* **Directions**: For the material below, output exactly the span from the line with "Function not checked" to the line with "The flow's constraints", including both, and nothing besides.

====== Material supplied ======

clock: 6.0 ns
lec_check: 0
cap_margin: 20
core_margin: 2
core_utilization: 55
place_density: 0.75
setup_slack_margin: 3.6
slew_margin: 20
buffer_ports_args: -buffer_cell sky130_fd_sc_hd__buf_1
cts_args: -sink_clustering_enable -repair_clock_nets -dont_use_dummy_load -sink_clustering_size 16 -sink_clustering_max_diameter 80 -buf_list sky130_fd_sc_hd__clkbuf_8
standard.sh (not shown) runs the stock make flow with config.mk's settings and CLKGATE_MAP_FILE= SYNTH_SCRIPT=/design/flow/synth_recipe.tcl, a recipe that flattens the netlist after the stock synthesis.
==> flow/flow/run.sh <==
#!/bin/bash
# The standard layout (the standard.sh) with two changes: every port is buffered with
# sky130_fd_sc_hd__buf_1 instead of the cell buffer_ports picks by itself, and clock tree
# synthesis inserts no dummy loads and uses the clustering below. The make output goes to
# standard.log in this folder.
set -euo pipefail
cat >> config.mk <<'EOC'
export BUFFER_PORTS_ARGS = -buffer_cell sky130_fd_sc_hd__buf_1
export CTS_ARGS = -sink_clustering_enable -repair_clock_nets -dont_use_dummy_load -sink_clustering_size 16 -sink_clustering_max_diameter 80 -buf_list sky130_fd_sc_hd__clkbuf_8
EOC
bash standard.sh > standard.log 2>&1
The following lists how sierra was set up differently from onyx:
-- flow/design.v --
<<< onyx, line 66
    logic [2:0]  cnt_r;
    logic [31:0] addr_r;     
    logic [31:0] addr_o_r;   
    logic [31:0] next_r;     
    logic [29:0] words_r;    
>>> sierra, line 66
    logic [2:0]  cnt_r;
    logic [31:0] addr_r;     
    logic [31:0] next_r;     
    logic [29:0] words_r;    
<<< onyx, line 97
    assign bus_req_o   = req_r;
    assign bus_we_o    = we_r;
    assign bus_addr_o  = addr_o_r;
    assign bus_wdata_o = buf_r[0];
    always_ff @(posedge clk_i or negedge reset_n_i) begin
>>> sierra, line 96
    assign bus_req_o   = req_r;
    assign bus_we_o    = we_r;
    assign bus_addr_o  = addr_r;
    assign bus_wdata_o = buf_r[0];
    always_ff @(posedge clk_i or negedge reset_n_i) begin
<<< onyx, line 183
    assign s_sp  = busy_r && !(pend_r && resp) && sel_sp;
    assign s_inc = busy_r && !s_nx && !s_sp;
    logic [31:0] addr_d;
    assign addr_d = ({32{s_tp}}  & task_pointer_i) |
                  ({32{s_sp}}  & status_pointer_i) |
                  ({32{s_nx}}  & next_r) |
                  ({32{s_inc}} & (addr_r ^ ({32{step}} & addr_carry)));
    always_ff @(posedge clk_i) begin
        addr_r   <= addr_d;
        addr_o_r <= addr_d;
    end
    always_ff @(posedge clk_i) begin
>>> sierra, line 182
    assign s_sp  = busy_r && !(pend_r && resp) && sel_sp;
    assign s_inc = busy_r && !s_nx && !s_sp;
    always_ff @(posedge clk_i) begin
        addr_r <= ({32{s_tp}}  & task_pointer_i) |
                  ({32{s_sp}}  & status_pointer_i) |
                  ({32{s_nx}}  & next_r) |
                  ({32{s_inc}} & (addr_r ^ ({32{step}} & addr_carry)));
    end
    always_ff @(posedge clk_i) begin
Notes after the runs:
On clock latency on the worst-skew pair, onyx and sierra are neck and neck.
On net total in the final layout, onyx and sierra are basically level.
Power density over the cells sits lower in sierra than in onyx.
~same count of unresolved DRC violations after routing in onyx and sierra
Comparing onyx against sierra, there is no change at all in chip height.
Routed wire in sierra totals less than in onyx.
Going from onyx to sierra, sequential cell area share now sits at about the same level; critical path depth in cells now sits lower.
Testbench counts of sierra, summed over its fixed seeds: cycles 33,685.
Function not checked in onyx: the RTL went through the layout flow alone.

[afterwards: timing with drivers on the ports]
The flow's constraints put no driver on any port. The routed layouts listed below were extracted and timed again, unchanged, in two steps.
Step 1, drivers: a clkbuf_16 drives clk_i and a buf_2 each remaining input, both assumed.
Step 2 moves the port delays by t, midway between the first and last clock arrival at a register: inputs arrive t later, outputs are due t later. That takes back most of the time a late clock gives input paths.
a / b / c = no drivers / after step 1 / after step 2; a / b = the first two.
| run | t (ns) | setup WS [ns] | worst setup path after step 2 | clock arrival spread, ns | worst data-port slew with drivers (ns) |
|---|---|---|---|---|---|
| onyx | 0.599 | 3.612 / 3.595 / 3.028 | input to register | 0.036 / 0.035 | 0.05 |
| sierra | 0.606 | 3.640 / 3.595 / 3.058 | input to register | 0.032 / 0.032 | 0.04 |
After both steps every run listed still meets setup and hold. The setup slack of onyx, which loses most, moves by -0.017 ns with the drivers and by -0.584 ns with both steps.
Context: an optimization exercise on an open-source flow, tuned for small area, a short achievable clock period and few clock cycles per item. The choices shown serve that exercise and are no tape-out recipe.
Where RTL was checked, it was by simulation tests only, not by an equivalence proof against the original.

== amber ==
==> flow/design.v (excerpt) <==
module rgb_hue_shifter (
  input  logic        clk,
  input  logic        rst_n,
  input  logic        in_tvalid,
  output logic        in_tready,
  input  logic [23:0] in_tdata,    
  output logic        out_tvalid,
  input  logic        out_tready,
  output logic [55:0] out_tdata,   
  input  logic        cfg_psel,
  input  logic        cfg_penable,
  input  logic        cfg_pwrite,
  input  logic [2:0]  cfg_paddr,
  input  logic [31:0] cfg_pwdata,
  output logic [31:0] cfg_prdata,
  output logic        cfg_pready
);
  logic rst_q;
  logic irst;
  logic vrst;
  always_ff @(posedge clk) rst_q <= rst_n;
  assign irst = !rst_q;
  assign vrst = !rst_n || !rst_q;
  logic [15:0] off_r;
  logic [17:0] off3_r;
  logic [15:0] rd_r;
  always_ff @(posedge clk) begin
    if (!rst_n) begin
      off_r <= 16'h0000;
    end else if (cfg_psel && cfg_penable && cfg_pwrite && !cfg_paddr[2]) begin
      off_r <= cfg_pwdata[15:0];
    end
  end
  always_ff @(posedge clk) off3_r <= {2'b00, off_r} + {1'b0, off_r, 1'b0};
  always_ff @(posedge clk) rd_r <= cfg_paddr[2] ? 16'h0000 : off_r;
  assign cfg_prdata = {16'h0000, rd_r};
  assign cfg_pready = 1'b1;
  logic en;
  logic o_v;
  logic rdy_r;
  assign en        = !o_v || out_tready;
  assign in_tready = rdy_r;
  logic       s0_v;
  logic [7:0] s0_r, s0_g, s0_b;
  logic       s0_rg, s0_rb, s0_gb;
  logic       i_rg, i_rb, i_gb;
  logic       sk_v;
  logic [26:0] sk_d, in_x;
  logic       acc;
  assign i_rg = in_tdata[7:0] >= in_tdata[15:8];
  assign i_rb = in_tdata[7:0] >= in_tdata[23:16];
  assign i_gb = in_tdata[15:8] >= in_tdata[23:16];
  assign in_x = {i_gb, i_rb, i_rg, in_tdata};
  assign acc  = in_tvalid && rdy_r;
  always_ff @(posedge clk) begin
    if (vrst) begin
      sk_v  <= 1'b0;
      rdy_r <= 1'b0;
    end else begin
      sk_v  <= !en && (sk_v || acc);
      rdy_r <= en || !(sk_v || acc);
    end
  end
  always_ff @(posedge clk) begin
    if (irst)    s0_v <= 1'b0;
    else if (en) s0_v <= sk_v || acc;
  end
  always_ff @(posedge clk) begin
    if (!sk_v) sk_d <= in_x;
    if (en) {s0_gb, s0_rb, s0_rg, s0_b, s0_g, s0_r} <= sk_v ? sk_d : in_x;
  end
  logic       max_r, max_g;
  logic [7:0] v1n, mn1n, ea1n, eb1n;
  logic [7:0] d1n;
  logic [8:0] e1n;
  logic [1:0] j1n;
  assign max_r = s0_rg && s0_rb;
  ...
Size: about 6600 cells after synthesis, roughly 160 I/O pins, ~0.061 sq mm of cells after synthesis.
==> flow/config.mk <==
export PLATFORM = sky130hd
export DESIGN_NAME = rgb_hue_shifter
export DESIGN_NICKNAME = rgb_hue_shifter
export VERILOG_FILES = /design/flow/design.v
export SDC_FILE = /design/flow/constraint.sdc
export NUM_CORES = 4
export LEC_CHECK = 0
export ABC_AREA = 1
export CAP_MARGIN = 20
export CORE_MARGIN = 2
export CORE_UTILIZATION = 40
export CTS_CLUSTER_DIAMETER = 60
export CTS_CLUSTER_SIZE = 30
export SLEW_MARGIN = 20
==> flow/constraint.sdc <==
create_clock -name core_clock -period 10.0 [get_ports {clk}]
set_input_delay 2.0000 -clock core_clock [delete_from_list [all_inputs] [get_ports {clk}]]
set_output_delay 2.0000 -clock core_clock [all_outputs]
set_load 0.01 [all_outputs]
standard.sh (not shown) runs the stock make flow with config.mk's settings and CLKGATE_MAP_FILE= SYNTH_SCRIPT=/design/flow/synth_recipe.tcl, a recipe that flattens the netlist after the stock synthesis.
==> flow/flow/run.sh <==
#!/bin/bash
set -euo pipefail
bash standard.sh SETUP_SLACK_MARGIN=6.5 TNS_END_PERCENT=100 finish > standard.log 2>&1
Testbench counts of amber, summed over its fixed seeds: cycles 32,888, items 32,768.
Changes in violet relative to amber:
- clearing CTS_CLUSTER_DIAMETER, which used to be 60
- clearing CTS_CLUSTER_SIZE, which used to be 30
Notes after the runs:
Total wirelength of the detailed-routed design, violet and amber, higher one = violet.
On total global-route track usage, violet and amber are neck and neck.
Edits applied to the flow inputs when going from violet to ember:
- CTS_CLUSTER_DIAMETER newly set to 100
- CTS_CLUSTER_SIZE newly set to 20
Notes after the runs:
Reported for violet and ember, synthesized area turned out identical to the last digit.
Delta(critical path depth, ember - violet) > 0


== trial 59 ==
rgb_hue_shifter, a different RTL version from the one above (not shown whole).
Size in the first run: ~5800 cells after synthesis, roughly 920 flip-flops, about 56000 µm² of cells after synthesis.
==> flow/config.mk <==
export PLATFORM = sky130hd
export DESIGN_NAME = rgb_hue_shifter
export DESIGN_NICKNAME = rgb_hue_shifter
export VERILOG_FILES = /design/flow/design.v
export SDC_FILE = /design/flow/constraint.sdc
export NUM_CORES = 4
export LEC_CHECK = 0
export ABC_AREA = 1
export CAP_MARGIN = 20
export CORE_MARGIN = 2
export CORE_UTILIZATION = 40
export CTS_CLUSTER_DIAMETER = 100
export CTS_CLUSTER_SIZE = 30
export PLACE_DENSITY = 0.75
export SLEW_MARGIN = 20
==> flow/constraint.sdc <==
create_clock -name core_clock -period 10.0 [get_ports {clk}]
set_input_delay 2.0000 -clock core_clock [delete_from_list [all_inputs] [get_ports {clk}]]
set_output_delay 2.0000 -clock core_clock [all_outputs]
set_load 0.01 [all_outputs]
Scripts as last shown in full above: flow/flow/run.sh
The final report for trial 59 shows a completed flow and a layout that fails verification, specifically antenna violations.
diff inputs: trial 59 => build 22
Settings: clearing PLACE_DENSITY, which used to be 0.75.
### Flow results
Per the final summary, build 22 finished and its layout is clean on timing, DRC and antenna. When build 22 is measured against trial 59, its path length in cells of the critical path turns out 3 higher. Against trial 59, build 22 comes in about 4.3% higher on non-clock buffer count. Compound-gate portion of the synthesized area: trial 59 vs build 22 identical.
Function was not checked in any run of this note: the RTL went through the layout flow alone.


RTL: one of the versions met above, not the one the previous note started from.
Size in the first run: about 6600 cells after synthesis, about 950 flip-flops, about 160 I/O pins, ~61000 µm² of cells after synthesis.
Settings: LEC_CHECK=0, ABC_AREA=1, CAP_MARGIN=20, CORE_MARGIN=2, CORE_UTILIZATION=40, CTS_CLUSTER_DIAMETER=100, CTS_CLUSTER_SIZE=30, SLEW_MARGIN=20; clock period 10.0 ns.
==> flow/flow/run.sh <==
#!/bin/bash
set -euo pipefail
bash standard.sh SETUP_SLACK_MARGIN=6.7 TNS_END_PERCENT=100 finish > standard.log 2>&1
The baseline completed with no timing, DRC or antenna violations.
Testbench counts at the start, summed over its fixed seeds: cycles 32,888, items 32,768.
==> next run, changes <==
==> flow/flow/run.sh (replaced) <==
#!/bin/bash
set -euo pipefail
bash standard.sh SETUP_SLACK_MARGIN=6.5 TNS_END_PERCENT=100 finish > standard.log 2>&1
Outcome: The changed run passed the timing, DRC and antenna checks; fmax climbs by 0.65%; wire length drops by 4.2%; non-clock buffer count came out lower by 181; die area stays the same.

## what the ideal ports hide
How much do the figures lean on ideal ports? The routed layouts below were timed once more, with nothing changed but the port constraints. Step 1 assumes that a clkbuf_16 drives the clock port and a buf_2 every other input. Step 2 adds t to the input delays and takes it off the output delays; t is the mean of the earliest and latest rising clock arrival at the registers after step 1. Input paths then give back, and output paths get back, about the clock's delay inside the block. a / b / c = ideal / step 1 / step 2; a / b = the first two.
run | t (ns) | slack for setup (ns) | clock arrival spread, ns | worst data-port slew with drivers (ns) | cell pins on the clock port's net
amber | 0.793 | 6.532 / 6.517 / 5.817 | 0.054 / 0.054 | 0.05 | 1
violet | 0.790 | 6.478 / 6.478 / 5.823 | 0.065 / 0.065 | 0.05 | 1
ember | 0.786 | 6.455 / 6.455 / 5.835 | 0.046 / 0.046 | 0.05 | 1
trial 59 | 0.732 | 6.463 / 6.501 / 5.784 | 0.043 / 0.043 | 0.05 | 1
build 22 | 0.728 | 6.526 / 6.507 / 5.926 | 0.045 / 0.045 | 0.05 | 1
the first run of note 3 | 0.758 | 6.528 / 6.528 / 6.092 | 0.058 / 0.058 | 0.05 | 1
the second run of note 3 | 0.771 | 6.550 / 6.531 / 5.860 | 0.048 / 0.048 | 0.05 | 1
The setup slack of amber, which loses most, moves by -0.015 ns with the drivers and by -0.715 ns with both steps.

======

* **Your solution**:
Function not checked in onyx: the RTL went through the layout flow alone.

[afterwards: timing with drivers on the ports]
The flow's constraints put no driver on any port. The routed layouts listed below were extracted and timed again, unchanged, in two steps.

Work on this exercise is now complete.